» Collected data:
▼▼▼

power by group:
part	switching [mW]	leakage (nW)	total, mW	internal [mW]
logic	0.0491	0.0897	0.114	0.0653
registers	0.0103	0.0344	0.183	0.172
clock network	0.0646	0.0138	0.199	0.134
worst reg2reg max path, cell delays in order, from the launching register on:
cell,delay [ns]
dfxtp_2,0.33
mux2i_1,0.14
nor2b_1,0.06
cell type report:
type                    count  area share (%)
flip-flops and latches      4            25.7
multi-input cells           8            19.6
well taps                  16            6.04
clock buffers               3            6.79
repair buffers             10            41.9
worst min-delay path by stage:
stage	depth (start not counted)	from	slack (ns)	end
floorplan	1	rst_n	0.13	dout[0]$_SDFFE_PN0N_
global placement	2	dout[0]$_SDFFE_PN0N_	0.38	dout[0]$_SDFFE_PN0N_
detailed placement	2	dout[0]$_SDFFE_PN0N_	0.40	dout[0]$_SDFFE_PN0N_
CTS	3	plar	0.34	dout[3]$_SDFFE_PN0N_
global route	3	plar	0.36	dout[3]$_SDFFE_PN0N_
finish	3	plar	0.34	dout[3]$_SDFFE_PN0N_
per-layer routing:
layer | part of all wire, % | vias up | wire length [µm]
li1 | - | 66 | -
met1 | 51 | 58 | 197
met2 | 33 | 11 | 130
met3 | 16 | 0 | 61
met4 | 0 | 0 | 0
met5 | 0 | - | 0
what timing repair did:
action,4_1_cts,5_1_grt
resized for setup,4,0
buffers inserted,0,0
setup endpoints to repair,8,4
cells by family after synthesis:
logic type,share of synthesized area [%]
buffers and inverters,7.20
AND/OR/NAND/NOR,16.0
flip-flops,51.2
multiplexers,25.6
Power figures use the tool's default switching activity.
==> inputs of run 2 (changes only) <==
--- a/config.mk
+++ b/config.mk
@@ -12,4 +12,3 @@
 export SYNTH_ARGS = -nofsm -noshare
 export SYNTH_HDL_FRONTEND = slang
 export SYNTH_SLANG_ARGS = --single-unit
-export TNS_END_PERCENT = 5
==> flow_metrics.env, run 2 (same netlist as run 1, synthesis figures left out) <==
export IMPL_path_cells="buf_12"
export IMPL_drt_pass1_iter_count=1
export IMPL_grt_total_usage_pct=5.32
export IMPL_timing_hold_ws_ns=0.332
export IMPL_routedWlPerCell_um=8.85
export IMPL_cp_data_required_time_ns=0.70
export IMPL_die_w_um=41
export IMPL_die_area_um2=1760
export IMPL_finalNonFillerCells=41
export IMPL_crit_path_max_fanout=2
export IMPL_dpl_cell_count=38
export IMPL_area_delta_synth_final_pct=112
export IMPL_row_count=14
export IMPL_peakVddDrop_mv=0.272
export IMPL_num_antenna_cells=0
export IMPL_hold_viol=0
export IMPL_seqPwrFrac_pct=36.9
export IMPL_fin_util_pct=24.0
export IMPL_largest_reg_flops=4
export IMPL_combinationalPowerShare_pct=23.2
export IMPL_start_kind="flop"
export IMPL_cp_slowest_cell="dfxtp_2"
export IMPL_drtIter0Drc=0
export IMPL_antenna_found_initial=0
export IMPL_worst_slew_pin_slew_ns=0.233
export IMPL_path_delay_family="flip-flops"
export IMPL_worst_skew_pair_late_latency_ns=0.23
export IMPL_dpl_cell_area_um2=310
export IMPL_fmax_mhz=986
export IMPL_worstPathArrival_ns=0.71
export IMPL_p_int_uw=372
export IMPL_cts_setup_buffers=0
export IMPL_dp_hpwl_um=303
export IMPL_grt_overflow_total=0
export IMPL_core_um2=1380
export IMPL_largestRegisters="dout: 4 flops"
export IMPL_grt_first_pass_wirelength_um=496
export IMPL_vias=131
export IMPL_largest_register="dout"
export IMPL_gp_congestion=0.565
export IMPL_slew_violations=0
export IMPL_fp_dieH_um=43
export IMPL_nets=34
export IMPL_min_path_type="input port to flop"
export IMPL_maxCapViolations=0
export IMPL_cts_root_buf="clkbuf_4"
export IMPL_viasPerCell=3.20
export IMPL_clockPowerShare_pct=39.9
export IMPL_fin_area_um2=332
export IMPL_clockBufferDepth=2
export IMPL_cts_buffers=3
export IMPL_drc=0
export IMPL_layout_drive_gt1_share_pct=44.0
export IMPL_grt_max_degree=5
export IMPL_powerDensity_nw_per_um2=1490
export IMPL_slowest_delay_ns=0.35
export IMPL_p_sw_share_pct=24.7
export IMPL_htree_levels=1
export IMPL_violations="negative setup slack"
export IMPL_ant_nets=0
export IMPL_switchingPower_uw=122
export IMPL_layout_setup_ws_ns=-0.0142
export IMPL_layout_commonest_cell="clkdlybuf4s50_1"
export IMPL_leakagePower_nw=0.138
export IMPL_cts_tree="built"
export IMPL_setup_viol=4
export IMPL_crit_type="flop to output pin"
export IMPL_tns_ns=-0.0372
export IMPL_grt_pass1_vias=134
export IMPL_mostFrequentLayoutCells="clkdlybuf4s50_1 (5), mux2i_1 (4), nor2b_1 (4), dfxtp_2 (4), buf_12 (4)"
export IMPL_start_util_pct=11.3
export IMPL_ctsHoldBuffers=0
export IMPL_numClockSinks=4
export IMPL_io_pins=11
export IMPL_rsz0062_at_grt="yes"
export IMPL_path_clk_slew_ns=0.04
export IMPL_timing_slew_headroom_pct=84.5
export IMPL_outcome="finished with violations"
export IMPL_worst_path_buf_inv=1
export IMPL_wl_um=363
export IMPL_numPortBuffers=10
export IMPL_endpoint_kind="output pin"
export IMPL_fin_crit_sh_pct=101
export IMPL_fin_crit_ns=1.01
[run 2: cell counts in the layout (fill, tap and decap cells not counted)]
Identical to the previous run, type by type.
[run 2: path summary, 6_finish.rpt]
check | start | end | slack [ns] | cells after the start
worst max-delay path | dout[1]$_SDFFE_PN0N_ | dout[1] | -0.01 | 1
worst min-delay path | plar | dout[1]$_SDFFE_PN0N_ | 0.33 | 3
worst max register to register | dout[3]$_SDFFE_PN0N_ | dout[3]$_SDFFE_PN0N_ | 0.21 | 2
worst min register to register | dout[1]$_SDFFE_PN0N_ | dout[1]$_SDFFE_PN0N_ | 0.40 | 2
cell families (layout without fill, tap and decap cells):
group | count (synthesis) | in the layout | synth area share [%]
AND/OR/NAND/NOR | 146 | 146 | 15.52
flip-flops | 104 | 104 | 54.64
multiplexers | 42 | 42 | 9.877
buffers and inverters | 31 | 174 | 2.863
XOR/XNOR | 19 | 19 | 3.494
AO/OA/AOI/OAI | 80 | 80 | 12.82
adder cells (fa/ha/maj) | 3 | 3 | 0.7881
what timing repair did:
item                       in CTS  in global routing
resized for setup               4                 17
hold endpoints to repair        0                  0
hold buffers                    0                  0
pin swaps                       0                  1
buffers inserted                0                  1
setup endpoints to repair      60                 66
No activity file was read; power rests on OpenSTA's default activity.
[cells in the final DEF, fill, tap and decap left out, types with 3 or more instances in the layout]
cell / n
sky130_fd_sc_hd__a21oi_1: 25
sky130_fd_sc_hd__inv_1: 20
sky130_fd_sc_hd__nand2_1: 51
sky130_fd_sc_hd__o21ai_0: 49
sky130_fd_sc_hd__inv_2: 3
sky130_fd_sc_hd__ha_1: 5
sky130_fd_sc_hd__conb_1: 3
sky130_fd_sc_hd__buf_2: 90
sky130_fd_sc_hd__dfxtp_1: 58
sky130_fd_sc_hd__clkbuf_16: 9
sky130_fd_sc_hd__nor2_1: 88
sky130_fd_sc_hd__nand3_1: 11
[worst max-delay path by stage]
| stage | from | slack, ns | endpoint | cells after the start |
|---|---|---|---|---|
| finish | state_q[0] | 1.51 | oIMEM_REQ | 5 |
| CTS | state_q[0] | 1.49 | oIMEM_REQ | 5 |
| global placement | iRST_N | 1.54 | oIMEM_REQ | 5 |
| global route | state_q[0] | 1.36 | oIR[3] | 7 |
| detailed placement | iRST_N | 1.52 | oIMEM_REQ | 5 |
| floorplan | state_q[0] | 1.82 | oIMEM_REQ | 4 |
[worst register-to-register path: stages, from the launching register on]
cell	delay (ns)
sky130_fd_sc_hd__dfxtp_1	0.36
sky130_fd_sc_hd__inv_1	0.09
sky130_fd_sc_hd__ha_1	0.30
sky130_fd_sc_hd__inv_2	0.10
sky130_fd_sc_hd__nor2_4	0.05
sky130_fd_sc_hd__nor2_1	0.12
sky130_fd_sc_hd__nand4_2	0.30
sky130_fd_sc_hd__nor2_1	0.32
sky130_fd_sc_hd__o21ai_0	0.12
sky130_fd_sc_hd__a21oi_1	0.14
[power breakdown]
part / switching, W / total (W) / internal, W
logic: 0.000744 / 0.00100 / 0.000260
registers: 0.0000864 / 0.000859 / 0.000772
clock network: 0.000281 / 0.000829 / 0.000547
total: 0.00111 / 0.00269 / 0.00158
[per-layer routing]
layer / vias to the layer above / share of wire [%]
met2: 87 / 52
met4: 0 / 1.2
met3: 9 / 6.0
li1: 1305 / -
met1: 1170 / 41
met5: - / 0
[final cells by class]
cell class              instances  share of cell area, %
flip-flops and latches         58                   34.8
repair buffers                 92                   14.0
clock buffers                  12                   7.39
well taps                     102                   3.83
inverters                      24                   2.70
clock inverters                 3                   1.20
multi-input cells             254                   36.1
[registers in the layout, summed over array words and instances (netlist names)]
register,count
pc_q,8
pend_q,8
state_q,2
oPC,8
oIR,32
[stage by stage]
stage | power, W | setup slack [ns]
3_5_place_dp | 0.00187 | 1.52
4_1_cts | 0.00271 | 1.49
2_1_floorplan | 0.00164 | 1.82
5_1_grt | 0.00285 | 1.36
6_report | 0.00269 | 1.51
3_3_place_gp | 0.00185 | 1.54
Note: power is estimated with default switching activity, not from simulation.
--- src/rtl/cnt_event_pkg.sv ---
// Shared event-type encodings and record sizing for the counter event FIFO.
package cnt_event_pkg;

    localparam logic [1:0] EVT_NONE = 2'b00;
    localparam logic [1:0] EVT_WRAP = 2'b01;
    localparam logic [1:0] EVT_THR  = 2'b10;
    localparam logic [1:0] EVT_BOTH = 2'b11;

    // A record is the 2-bit event type stacked on top of the sampled count.
    function automatic int rec_w(input int cnt_w);
        return cnt_w + 2;
    endfunction

endpackage

--- src/rtl/cnt_event_sync_fifo.sv ---
// Generic DEPTH x WIDTH synchronous FIFO; a pop on a full FIFO frees room for a same-edge push.
module cnt_event_sync_fifo #(
    parameter int DEPTH = 4,
    parameter int WIDTH = 13
) (
    input  logic             clk,
    input  logic             rst,
    input  logic             push,
    input  logic             pop,
    input  logic [WIDTH-1:0] wdata,
    output logic [WIDTH-1:0] rdata,
    output logic             full,
    output logic             empty
);

    localparam int AW = $clog2(DEPTH);

    logic [WIDTH-1:0] mem [DEPTH];
    logic [AW:0]      wr_ptr;
    logic [AW:0]      rd_ptr;
    logic             do_push;
    logic             do_pop;

    // Extra MSB on each pointer separates the full case from the empty case.
    assign empty   = (wr_ptr == rd_ptr);
    assign full    = (wr_ptr[AW] != rd_ptr[AW]) && (wr_ptr[AW-1:0] == rd_ptr[AW-1:0]);
    assign do_pop  = pop && !empty;
    assign do_push = push && (!full || do_pop);
    assign rdata   = mem[rd_ptr[AW-1:0]];

    always_ff @(posedge clk) begin
        if (rst) begin
            wr_ptr <= '0;
            rd_ptr <= '0;
        end else begin
            if (do_push) wr_ptr <= wr_ptr + 1'b1;
            if (do_pop)  rd_ptr <= rd_ptr + 1'b1;
        end
    end

    always_ff @(posedge clk) begin
        if (!rst && do_push) mem[wr_ptr[AW-1:0]] <= wdata;
    end

endmodule

--- src/rtl/cnt_event_fifo.sv ---
// Detects wrap / threshold events on an upstream count and queues them as records.
// Define CNT_EVENT_FIFO_FORMAL_EN to compile in assertions and cover points.
module cnt_event_fifo
    import cnt_event_pkg::*;
#(
    parameter int CNT_W  = 11,
    parameter int THRESH = 1000,
    parameter int DEPTH  = 4,
    parameter int DROP_W = 8
) (
    input  logic                 clk,
    input  logic                 rst,
    input  logic [CNT_W-1:0]     cnt_in,
    input  logic                 cnt_valid,
    output logic                 out_valid,
    input  logic                 out_ready,
    output logic [CNT_W+1:0]     out_data,
    output logic [DROP_W-1:0]    drop_cnt
);

    localparam int               RW    = rec_w(CNT_W);
    localparam logic [CNT_W-1:0] THR_V = CNT_W'(THRESH);

    logic [CNT_W-1:0] prev_cnt;
    logic             prev_vld;
    logic             wrap;
    logic             thr;
    logic [1:0]       evt_type;
    logic             push;
    logic             drop_now;
    logic             full;
    logic             empty;
    logic [RW-1:0]    head;

    assign wrap = cnt_valid && prev_vld && (cnt_in < prev_cnt);
    assign thr  = cnt_valid && (cnt_in == THR_V) && (!prev_vld || prev_cnt != THR_V);
    assign push = wrap || thr;

    always_comb begin
        evt_type = EVT_NONE;
        case ({thr, wrap})
            2'b01:   evt_type = EVT_WRAP;
            2'b10:   evt_type = EVT_THR;
            2'b11:   evt_type = EVT_BOTH;
            default: evt_type = EVT_NONE;
        endcase
    end

    // A record is lost only when full and no pop is draining a slot this edge.
    assign drop_now = push && full && !out_ready;

    always_ff @(posedge clk) begin
        if (rst) begin
            prev_cnt <= '0;
            prev_vld <= 1'b0;
            drop_cnt <= '0;
        end else begin
            if (cnt_valid) begin
                prev_cnt <= cnt_in;
                prev_vld <= 1'b1;
            end
            if (drop_now && drop_cnt != {DROP_W{1'b1}}) drop_cnt <= drop_cnt + 1'b1;
        end
    end

    cnt_event_sync_fifo #(
        .DEPTH (DEPTH),
        .WIDTH (RW)
    ) u_fifo (
        .clk   (clk),
        .rst   (rst),
        .push  (push),
        .pop   (out_ready),
        .wdata ({evt_type, cnt_in}),
        .rdata (head),
        .full  (full),
        .empty (empty)
    );

    assign out_valid = !empty;
    assign out_data  = empty ? '0 : head;

`ifdef CNT_EVENT_FIFO_FORMAL_EN
    logic          past_rst;
    logic          held;
    logic [RW-1:0] last_data;
    logic [DROP_W-1:0] last_drop;
    int            occ;

    always_ff @(posedge clk) begin
        past_rst  <= rst;
        held      <= out_valid && !out_ready;
        last_data <= out_data;
        last_drop <= drop_cnt;
        if (rst) occ <= 0;
        else     occ <= occ + ((push && !drop_now) ? 1 : 0) - ((out_valid && out_ready) ? 1 : 0);
        if (!rst && !past_rst) begin
            assert (occ <= DEPTH);
            if (held) assert (out_valid && out_data == last_data);
            assert (drop_cnt >= last_drop);
            if (out_valid) assert (out_data[RW-1:CNT_W] != EVT_NONE);
        end
    end

    cover property (@(posedge clk) disable iff (rst) full);
    cover property (@(posedge clk) disable iff (rst) wrap && thr);
`endif

endmodule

▲▲▲

» Exercise: Check each line of the data above for the string "multiplexers", and copy the ones that have it.

» Your response:
multiplexers,25.6
multiplexers | 42 | 42 | 9.877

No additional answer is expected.